- Instructions to follow: Take the lines below beginning at the line that has "input [7:0] p, q;" and stopping after the line that has "wire [8:0] qmb", and print them exactly as they are, with no other lines.

- Supplied information:
══════

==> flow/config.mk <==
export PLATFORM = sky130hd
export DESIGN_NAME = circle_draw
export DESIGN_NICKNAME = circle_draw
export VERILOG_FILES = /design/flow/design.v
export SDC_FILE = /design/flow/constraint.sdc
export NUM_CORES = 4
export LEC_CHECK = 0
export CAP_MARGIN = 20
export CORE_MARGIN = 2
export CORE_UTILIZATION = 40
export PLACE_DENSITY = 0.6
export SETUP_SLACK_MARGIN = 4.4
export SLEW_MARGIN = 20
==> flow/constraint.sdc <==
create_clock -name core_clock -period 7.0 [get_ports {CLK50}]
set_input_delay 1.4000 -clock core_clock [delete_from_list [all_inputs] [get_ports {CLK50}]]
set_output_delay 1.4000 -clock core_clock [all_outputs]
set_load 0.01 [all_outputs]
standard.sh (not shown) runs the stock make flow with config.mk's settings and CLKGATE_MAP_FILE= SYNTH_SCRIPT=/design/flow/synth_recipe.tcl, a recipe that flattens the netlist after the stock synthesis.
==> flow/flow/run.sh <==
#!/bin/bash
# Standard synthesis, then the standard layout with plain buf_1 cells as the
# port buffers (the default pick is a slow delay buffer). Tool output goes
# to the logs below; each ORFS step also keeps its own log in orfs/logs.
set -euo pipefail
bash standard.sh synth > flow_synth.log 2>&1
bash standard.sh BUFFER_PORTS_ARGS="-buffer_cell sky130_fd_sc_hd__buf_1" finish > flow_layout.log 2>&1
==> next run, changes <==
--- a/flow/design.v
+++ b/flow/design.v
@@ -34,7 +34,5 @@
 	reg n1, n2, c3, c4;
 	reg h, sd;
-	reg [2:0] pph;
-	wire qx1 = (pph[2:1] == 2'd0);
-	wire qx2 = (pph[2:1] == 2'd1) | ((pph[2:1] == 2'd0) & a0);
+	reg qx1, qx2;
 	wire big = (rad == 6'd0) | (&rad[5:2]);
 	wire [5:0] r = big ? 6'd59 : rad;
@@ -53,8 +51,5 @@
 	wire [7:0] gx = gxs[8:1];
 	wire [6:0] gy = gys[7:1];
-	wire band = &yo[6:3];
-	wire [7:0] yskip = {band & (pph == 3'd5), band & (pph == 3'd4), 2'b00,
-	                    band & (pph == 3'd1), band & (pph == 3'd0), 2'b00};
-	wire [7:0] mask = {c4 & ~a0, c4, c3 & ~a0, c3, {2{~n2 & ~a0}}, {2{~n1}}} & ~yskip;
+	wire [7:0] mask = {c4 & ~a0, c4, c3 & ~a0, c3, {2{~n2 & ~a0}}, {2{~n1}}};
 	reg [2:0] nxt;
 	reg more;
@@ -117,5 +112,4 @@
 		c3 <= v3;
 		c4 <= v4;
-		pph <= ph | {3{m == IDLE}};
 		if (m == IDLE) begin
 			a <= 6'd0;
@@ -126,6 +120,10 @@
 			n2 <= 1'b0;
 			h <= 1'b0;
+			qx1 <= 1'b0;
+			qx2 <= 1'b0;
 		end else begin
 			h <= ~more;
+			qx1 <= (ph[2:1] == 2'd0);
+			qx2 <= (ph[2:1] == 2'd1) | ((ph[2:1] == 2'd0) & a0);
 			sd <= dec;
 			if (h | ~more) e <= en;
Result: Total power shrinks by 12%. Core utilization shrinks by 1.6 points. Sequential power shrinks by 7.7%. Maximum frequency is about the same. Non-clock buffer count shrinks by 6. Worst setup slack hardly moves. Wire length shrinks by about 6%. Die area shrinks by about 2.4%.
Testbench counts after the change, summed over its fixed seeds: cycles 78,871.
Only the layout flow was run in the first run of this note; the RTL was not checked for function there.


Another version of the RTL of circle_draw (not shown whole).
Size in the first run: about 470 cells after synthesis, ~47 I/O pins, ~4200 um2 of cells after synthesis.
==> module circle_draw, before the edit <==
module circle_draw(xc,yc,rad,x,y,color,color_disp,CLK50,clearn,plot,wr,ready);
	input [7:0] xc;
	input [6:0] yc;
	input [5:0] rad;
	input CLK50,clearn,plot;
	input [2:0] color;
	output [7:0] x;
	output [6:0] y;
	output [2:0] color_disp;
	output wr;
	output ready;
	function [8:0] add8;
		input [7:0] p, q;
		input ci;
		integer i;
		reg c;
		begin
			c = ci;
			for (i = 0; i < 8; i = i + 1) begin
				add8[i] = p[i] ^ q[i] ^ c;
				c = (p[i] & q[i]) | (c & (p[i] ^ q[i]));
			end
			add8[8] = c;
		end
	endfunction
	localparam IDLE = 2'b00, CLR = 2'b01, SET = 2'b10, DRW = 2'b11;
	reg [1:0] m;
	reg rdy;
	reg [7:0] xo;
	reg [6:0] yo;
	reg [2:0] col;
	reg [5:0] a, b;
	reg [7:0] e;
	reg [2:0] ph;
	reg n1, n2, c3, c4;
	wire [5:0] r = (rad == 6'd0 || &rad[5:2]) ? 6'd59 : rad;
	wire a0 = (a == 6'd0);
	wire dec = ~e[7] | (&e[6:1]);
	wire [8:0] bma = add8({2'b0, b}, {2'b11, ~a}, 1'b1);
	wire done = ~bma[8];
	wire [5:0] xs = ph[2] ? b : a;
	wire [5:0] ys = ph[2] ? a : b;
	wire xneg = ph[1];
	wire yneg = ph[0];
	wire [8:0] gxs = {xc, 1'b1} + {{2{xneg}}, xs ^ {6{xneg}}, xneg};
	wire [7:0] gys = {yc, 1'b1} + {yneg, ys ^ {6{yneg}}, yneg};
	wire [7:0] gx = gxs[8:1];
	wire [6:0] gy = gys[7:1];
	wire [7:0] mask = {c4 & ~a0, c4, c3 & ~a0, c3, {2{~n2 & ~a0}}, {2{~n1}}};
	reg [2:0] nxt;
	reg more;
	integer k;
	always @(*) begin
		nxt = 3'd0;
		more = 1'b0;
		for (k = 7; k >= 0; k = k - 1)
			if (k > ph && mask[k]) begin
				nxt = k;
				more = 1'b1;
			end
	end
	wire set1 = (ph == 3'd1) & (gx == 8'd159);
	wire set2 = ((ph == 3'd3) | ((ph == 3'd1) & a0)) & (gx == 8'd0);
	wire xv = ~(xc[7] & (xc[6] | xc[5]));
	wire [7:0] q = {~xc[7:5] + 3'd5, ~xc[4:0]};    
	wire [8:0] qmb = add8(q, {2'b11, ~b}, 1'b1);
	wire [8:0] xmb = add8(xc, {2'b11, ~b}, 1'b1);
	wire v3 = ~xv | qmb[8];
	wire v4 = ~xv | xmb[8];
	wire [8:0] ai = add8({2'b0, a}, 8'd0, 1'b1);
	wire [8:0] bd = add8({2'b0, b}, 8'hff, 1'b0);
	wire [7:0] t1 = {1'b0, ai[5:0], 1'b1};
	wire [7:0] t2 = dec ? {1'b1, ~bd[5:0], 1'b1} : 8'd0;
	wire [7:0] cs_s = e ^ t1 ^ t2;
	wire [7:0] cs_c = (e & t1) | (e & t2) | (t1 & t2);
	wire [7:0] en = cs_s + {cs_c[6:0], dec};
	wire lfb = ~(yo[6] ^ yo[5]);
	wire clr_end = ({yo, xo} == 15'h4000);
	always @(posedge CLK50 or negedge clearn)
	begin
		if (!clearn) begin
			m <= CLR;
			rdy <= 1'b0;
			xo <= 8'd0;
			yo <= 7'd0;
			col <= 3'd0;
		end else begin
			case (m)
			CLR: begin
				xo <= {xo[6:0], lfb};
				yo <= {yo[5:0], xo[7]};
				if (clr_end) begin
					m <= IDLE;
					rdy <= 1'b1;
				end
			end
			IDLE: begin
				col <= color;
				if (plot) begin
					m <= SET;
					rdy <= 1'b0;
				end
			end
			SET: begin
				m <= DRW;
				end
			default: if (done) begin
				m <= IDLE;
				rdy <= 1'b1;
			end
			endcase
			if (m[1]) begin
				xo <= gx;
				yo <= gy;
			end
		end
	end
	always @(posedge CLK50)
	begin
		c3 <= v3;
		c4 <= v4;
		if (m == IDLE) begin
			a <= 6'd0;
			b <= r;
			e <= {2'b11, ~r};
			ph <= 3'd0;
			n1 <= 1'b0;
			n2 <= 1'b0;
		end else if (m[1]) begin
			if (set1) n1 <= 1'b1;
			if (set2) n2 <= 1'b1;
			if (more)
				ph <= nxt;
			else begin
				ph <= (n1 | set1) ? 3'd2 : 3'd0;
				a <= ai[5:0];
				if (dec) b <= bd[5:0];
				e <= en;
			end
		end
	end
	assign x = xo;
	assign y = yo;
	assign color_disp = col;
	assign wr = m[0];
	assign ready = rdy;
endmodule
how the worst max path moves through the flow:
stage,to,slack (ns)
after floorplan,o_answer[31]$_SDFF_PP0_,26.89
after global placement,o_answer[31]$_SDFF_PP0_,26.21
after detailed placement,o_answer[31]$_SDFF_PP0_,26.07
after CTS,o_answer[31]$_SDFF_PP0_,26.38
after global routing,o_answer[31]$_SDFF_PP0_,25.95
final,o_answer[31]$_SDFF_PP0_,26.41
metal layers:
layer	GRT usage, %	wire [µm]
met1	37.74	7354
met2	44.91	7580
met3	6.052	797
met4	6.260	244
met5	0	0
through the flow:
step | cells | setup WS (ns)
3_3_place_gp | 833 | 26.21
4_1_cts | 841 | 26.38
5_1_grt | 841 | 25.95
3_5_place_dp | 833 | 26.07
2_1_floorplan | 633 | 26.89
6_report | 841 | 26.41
Context: an optimization exercise on an open-source flow, tuned for small area and a short achievable clock period. The choices shown serve that exercise and are no tape-out recipe. Only simulation tests tie the RTL to the original design; equivalence was not proved. Power figures rest on the tool's default switching activity, not on a simulated workload.

==> design/flow/design.v <==
module mxu_pe_mac_lo (
    input wire [7:0] w,
    input wire one0, two0, neg0,
    input wire one1, two1, neg1,
    input wire [12:0] ps,
    output wire [12:0] lo,
    output wire t
);
  wire [8:0] pp0;
  assign pp0[0] = (one0 & w[0]) ^ neg0;
  assign pp0[1] = ((one0 & w[1]) | (two0 & w[0])) ^ neg0;
  assign pp0[2] = ((one0 & w[2]) | (two0 & w[1])) ^ neg0;
  assign pp0[3] = ((one0 & w[3]) | (two0 & w[2])) ^ neg0;
  assign pp0[4] = ((one0 & w[4]) | (two0 & w[3])) ^ neg0;
  assign pp0[5] = ((one0 & w[5]) | (two0 & w[4])) ^ neg0;
  assign pp0[6] = ((one0 & w[6]) | (two0 & w[5])) ^ neg0;
  assign pp0[7] = ((one0 & w[7]) | (two0 & w[6])) ^ neg0;
  assign pp0[8] = ((one0 & w[7]) | (two0 & w[7])) ^ neg0;
  wire [8:0] pp1;
  assign pp1[0] = (one1 & w[0]) ^ neg1;
  assign pp1[1] = ((one1 & w[1]) | (two1 & w[0])) ^ neg1;
  assign pp1[2] = ((one1 & w[2]) | (two1 & w[1])) ^ neg1;
  assign pp1[3] = ((one1 & w[3]) | (two1 & w[2])) ^ neg1;
  assign pp1[4] = ((one1 & w[4]) | (two1 & w[3])) ^ neg1;
  assign pp1[5] = ((one1 & w[5]) | (two1 & w[4])) ^ neg1;
  assign pp1[6] = ((one1 & w[6]) | (two1 & w[5])) ^ neg1;
  assign pp1[7] = ((one1 & w[7]) | (two1 & w[6])) ^ neg1;
  assign pp1[8] = ((one1 & w[7]) | (two1 & w[7])) ^ neg1;
  wire ly3, ls1, lc2;
  mxu_pe_hx u_ly3 (.a(ps[2]), .b(neg1), .x(ly3));
  mxu_pe_hx u_ls1 (.a(ly3), .b(pp0[2]), .x(ls1));
  mxu_pe_maj u_lc2 (.a(ps[2]), .b(neg1), .c(pp0[2]), .y(lc2));
  wire ly6, ls4, lc5;
  mxu_pe_hx u_ly6 (.a(ps[3]), .b(pp0[3]), .x(ly6));
  mxu_pe_hx u_ls4 (.a(ly6), .b(pp1[1]), .x(ls4));
  mxu_pe_maj u_lc5 (.a(ps[3]), .b(pp0[3]), .c(pp1[1]), .y(lc5));
  wire ly9, ls7, lc8;
  mxu_pe_hx u_ly9 (.a(ps[4]), .b(pp0[4]), .x(ly9));
  mxu_pe_hx u_ls7 (.a(ly9), .b(pp1[2]), .x(ls7));
  mxu_pe_maj u_lc8 (.a(ps[4]), .b(pp0[4]), .c(pp1[2]), .y(lc8));
  wire ly12, ls10, lc11;
  mxu_pe_hx u_ly12 (.a(ps[5]), .b(pp0[5]), .x(ly12));
  mxu_pe_hx u_ls10 (.a(ly12), .b(pp1[3]), .x(ls10));
  mxu_pe_maj u_lc11 (.a(ps[5]), .b(pp0[5]), .c(pp1[3]), .y(lc11));
  wire ly15, ls13, lc14;
  mxu_pe_hx u_ly15 (.a(ps[6]), .b(pp0[6]), .x(ly15));
  mxu_pe_hx u_ls13 (.a(ly15), .b(pp1[4]), .x(ls13));
  mxu_pe_maj u_lc14 (.a(ps[6]), .b(pp0[6]), .c(pp1[4]), .y(lc14));
  wire ly18, ls16, lc17;
  mxu_pe_hx u_ly18 (.a(ps[7]), .b(pp0[7]), .x(ly18));
  mxu_pe_hx u_ls16 (.a(ly18), .b(pp1[5]), .x(ls16));
  mxu_pe_maj u_lc17 (.a(ps[7]), .b(pp0[7]), .c(pp1[5]), .y(lc17));
  wire ly21, ls19, lc20;
  mxu_pe_hx u_ly21 (.a(~ps[8]), .b(~pp0[8]), .x(ly21));
  mxu_pe_hx u_ls19 (.a(ly21), .b(pp1[6]), .x(ls19));
  mxu_pe_maj u_lc20 (.a(~ps[8]), .b(~pp0[8]), .c(pp1[6]), .y(lc20));
  wire ly24, ls22, lc23;
  mxu_pe_hx u_ly24 (.a(~ps[9]), .b(pp1[7]), .x(ly24));
  mxu_pe_hx u_ls22 (.a(ly24), .b(ps[8]), .x(ls22));
  mxu_pe_maj u_lc23 (.a(~ps[9]), .b(pp1[7]), .c(ps[8]), .y(lc23));
  wire ly27, ls25, lc26;
  mxu_pe_hx u_ly27 (.a(ps[10]), .b(~pp1[8]), .x(ly27));
  mxu_pe_hx u_ls25 (.a(ly27), .b(ps[9]), .x(ls25));
  mxu_pe_maj u_lc26 (.a(ps[10]), .b(~pp1[8]), .c(ps[9]), .y(lc26));
  wire [12:0] ra = {ps[12], ~ps[11], ls25, ls22, ls19, ls16, ls13, ls10, ls7, ls4, ls1, ps[1], ps[0]};
  wire [12:0] rb = {ps[11], lc26, lc23, lc20, lc17, lc14, lc11, lc8, lc5, lc2, pp1[0], pp0[1], pp0[0]};
  mxu_pe_add13 add (.a(ra), .b(rb), .cin(neg0), .sum(lo), .cout(t));
endmodule
Background: an optimization exercise with open tools, aiming at a short achievable clock period and few clock cycles. Do not read the settings as production practice. Only simulation tests tie the RTL to the original design; equivalence was not proved. Power figures rest on the tool's default switching activity, not on a simulated workload.

## quartz
==> flow/design.v (excerpt) <==
module RV32Core(
    input wire CPU_CLK,
    input wire CPU_RST,
    output wire [31:0] IMEM_A,
    input wire [31:0] IMEM_RD,
    output wire [31:0] DMEM_A,
    output wire [31:0] DMEM_WD,
    output wire [3:0] DMEM_WE,
    input wire [31:0] DMEM_RD
    );
For scale: ~110000 um2 of cells after synthesis.
==> flow/config.mk <==
export PLATFORM = sky130hd
export DESIGN_NAME = RV32Core
export DESIGN_NICKNAME = RV32Core
export VERILOG_FILES = /design/flow/design.v
export SDC_FILE = /design/flow/constraint.sdc
export NUM_CORES = 8
export LEC_CHECK = 0
export CAP_MARGIN = 20
export CORE_MARGIN = 2
export CORE_UTILIZATION = 50
export PLACE_DENSITY = 0.75
export SLEW_MARGIN = 20
export SYNTH_HIERARCHICAL = 1
==> flow/constraint.sdc <==
create_clock -name core_clock -period 10.0 [get_ports {CPU_CLK}]
set_input_delay 2.0000 -clock core_clock [delete_from_list [all_inputs] [get_ports {CPU_CLK}]]
set_output_delay 2.0000 -clock core_clock [all_outputs]
set_load 0.01 [all_outputs]
standard.sh (not shown) runs the stock make flow with config.mk's settings and CLKGATE_MAP_FILE= SYNTH_SCRIPT=/design/flow/synth_recipe.tcl, a recipe that flattens the netlist after the stock synthesis.
==> flow/flow/run.sh <==
#!/bin/bash
set -euo pipefail
MARGIN=${MARGIN:-6.8}
bash standard.sh SETUP_SLACK_MARGIN=$MARGIN finish > standard_flow.log 2>&1
quartz finished all stages; the layout is clean.
Testbench counts of quartz, summed over its fixed seeds: cycles 229,130.
Inputs modified between quartz and amber:
Settings: changing PLACE_DENSITY from 0.75 to 0.65; setting TNS_END_PERCENT to 20 for the first time.
[summary]
Number of global-route vias before repair was lower in amber than in quartz.
The final critical-path required period of amber was superior to that of quartz.
Compared with quartz, count of clock-buffer cells in the layout in amber increased slightly.
The storage element area was comparable across amber and quartz.
quartz → amber: total power comparable, final cell utilization of the core down 0.57 points.
amber has layout overhead on the synthesized area below what quartz had.
Against quartz as the reference, amber delivers a lower wire length.
Detailed route, amber vs quartz: via total lower for amber
Depth of the critical timing path with buffers and inverters included in amber vs quartz: up 5
Setup WNS quartz -> amber: better
> inputs changed (amber -> nickel)
Settings: TNS_END_PERCENT: 20 -> unset.
==> flow/flow/run.sh <==
#!/bin/bash
set -euo pipefail
MARGIN=${MARGIN:-7.0}
bash standard.sh SETUP_SLACK_MARGIN=$MARGIN finish > standard_flow.log 2>&1
--- outcome ---
- Taking amber as the reference, in nickel wire length of the first global-routing pass has increased, number of ordinary and repair buffers in the finished layout has increased, post-CTS setup buffer count has increased.
- Between amber and nickel, the cell area is lower for amber.
- nickel vs amber, slowest cell on the critical path: dfxtp_2 vs clkdlybuf4s50_1
- Required time reported for the critical path endpoint: higher on amber
- The worst setup path category comes out primary input to flop in one run and flop to primary output in the other, namely in amber and nickel respectively.
- In the metrics for amber and nickel, the one carrying the higher weighted congestion at the end of routability-driven global placement is amber.
- Comparing amber and nickel, the higher share of power burned in the clock network is on amber.
- Total power: nickel above amber
The inputs of garnet differ from those of nickel as listed below.
==> flow/flow/run.sh <==
#!/bin/bash
set -euo pipefail
MARGIN=${MARGIN:-6.8}
bash standard.sh SETUP_SLACK_MARGIN=$MARGIN finish > standard_flow.log 2>&1
Findings:
- Per the comparison of garnet with nickel, multi-input logic portion of the cell area climbed 0.80 points; fmax rose 0.51%; final-layout non-clock buffer area share decreased 3.4 points.
- Diff nickel..garnet | top-level port count | unchanged
- garnet against nickel: worst setup slack increased by 18 ps relative to the old numbers, sum of met3 wire segment lengths after detailed routing decreased by 10000 um relative to the old numbers, register share of the cell area increased by 2.1 points relative to the old numbers, arrival time of data at the critical path endpoint increased by 2760 ps relative to the old numbers, total power decreased by about 1.2% relative to the old numbers.

---

Another version of the RTL of RV32Core (not shown whole).
For scale: about 170 I/O pins.
Settings: LEC_CHECK=0, CAP_MARGIN=20, CORE_MARGIN=2, CORE_UTILIZATION=50, CTS_CLUSTER_DIAMETER=100, CTS_CLUSTER_SIZE=20, PLACE_DENSITY=0.65, SLEW_MARGIN=20, SYNTH_HIERARCHICAL=1; clock period 10.0 ns.
==> flow/flow/run.sh <==
#!/bin/bash
set -euo pipefail
MARGIN=${MARGIN:-6.8}
bash standard.sh SETUP_SLACK_MARGIN=$MARGIN finish > standard_flow.log 2>&1
The first run ran to the end with no violations.
Testbench counts at the start, summed over its fixed seeds: cycles 228,080.
Change:
--- a/flow/config.mk
+++ b/flow/config.mk
@@ -10,4 +10,2 @@
 export CORE_UTILIZATION = 50
-export CTS_CLUSTER_DIAMETER = 100
-export CTS_CLUSTER_SIZE = 20
 export PLACE_DENSITY = 0.65
=> Cell count rises by 1.7%; global-route usage rises by 0.23 points; worst setup slack improves by 73 ps; routed wire length barely changes.

---

RV32Core, a different RTL version from the one above (not shown whole).
Size: ~11,000 cells after synthesis, about 170 I/O pins, roughly 110,000 sq um of cells after synthesis.
Settings: LEC_CHECK=0, CAP_MARGIN=20, CORE_MARGIN=2, CORE_UTILIZATION=42, PLACE_DENSITY=0.6, SLEW_MARGIN=20, SYNTH_HIERARCHICAL=1; clock period 10.0 ns.
Scripts as last shown in full above: flow/flow/run.sh
Testbench counts at the start, summed over its fixed seeds: cycles 228,080.
This is an optimization exercise on Yosys and OpenROAD, whose aim is small area, not a production implementation.
Only simulation tests tie the RTL to the original design; equivalence was not proved.
The flow treats the clock pin as an ideal source. Dropping or thinning the clock tree relies on that and would not hold on a real chip.

==> branch lagoon: inputs <==
==> flow/design.v <==
`timescale 1ns / 1ps
module FSM(
    input clk,
    input rst,
    input btnL,
    input btnR,
    input [7:0] sw,
    output [3:0] an,
    output reg [6:0] seg,
    output reg [3:0] led
    );
    reg [8:0] d;
    reg [2:0] q5;
    reg [1:0] dig;
    wire wrap = (d == 9'd55);
    wire rise = (d == 9'd27) & q5[2] & ~q5[1] & ~dig[0];
    always @(posedge clk) begin
        if (rst) begin
            d   <= 9'd311;
            q5  <= 3'd0;
            dig <= 2'd0;
        end else begin
            d <= {d[7:0], d[8] ^ d[4] ^ wrap};
            if (wrap) begin
                q5  <= {q5[1], q5[0], ~(q5[2] | q5[1])};
                dig <= {dig[1] ^ dig[0], ~dig[0]};
            end
        end
    end
    reg q1l, dl, q1r, pr;
    always @(posedge clk) begin
        if (rst) begin
            q1l <= 1'b0;
            dl  <= 1'b0;
            q1r <= 1'b0;
        end else if (rise) begin
            q1l <= btnL;
            dl  <= btnL & ~q1l;
            q1r <= btnR;
        end
    end
    always @(posedge clk)
        pr <= ~rst & rise & btnR & ~q1r;
    reg [1:0] s;
    reg [7:0] op1, op2;
    wire sub   = sw[2];
    wire arith = (sw[2:0] == 3'd3) | (sw[2:0] == 3'd4);
    wire orop  = (sw[2:0] == 3'd2);
    wire sel_m = (sw[2:0] == 3'd1) | orop;
    wire sel_s = (sw[2:0] == 3'd0) | arith;
    wire [7:0] bb = op2 ^ {8{sub}};
    wire [8:0] x;
    wire [7:0] m, sm;
    assign x[0] = arith ? sub : orop;
    genvar i;
    generate
        for (i = 0; i < 8; i = i + 1) begin : fa
            assign sm[i] = op1[i] ^ bb[i] ^ x[i];
            assign m[i] = (op1[i] & bb[i]) | (op1[i] & x[i]) | (bb[i] & x[i]);
            assign x[i+1] = arith ? m[i] : orop;
        end
    endgenerate
    wire [7:0] alu = ({8{sel_m}} & m) | ({8{sel_s}} & sm);
    always @(posedge clk) begin
        if (rst) begin
            s   <= 2'd0;
            op1 <= 8'd0;
            op2 <= 8'd0;
        end else begin
            if (dl)
                s <= 2'd0;
            else if (pr && s != 2'd3)
                s <= s + 2'd1;
            case (s)
                2'd0: if (pr) op1 <= sw;
                2'd1: if (pr) op2 <= sw;
                2'd2: if (pr && !dl) begin
                          op1 <= alu;
                          op2 <= 8'd0;
                      end
                2'd3: if (dl) begin
                          op1 <= 8'd0;
                          op2 <= 8'd0;
                      end
            endcase
        end
    end
    always @(*) begin
        case (s)
            2'd0: led = 4'b0001;
            2'd1: led = 4'b0010;
            2'd2: led = 4'b0100;
            2'd3: led = 4'b1000;
        endcase
    end
    reg [3:0] nib;
    always @(*) begin
        case (dig)
            2'd0: nib = op1[3:0];
            2'd1: nib = op1[7:4];
            2'd2: nib = op2[3:0];
            2'd3: nib = op2[7:4];
        endcase
    end
    assign an = ~(4'b0001 << dig);
    always @(*) begin
        case (nib)
            4'h0: seg = 7'b0000001;
            4'h1: seg = 7'b1001111;
            4'h2: seg = 7'b0010010;
            4'h3: seg = 7'b0000110;
            4'h4: seg = 7'b1001100;
            4'h5: seg = 7'b0100100;
            4'h6: seg = 7'b0100000;
            4'h7: seg = 7'b0001111;
            4'h8: seg = 7'b0000000;
            4'h9: seg = 7'b0000100;
            4'ha: seg = 7'b0001000;
            4'hb: seg = 7'b1100000;
            4'hc: seg = 7'b0110001;
            4'hd: seg = 7'b1000010;
            4'he: seg = 7'b0110000;
            4'hf: seg = 7'b0111000;
        endcase
    end
endmodule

══════

- Answer to this exercise:
		input [7:0] p, q;
		input ci;
		integer i;
		reg c;
		begin
			c = ci;
			for (i = 0; i < 8; i = i + 1) begin
				add8[i] = p[i] ^ q[i] ^ c;
				c = (p[i] & q[i]) | (c & (p[i] ^ q[i]));
			end
			add8[8] = c;
		end
	endfunction
	localparam IDLE = 2'b00, CLR = 2'b01, SET = 2'b10, DRW = 2'b11;
	reg [1:0] m;
	reg rdy;
	reg [7:0] xo;
	reg [6:0] yo;
	reg [2:0] col;
	reg [5:0] a, b;
	reg [7:0] e;
	reg [2:0] ph;
	reg n1, n2, c3, c4;
	wire [5:0] r = (rad == 6'd0 || &rad[5:2]) ? 6'd59 : rad;
	wire a0 = (a == 6'd0);
	wire dec = ~e[7] | (&e[6:1]);
	wire [8:0] bma = add8({2'b0, b}, {2'b11, ~a}, 1'b1);
	wire done = ~bma[8];
	wire [5:0] xs = ph[2] ? b : a;
	wire [5:0] ys = ph[2] ? a : b;
	wire xneg = ph[1];
	wire yneg = ph[0];
	wire [8:0] gxs = {xc, 1'b1} + {{2{xneg}}, xs ^ {6{xneg}}, xneg};
	wire [7:0] gys = {yc, 1'b1} + {yneg, ys ^ {6{yneg}}, yneg};
	wire [7:0] gx = gxs[8:1];
	wire [6:0] gy = gys[7:1];
	wire [7:0] mask = {c4 & ~a0, c4, c3 & ~a0, c3, {2{~n2 & ~a0}}, {2{~n1}}};
	reg [2:0] nxt;
	reg more;
	integer k;
	always @(*) begin
		nxt = 3'd0;
		more = 1'b0;
		for (k = 7; k >= 0; k = k - 1)
			if (k > ph && mask[k]) begin
				nxt = k;
				more = 1'b1;
			end
	end
	wire set1 = (ph == 3'd1) & (gx == 8'd159);
	wire set2 = ((ph == 3'd3) | ((ph == 3'd1) & a0)) & (gx == 8'd0);
	wire xv = ~(xc[7] & (xc[6] | xc[5]));
	wire [7:0] q = {~xc[7:5] + 3'd5, ~xc[4:0]};    
	wire [8:0] qmb = add8(q, {2'b11, ~b}, 1'b1);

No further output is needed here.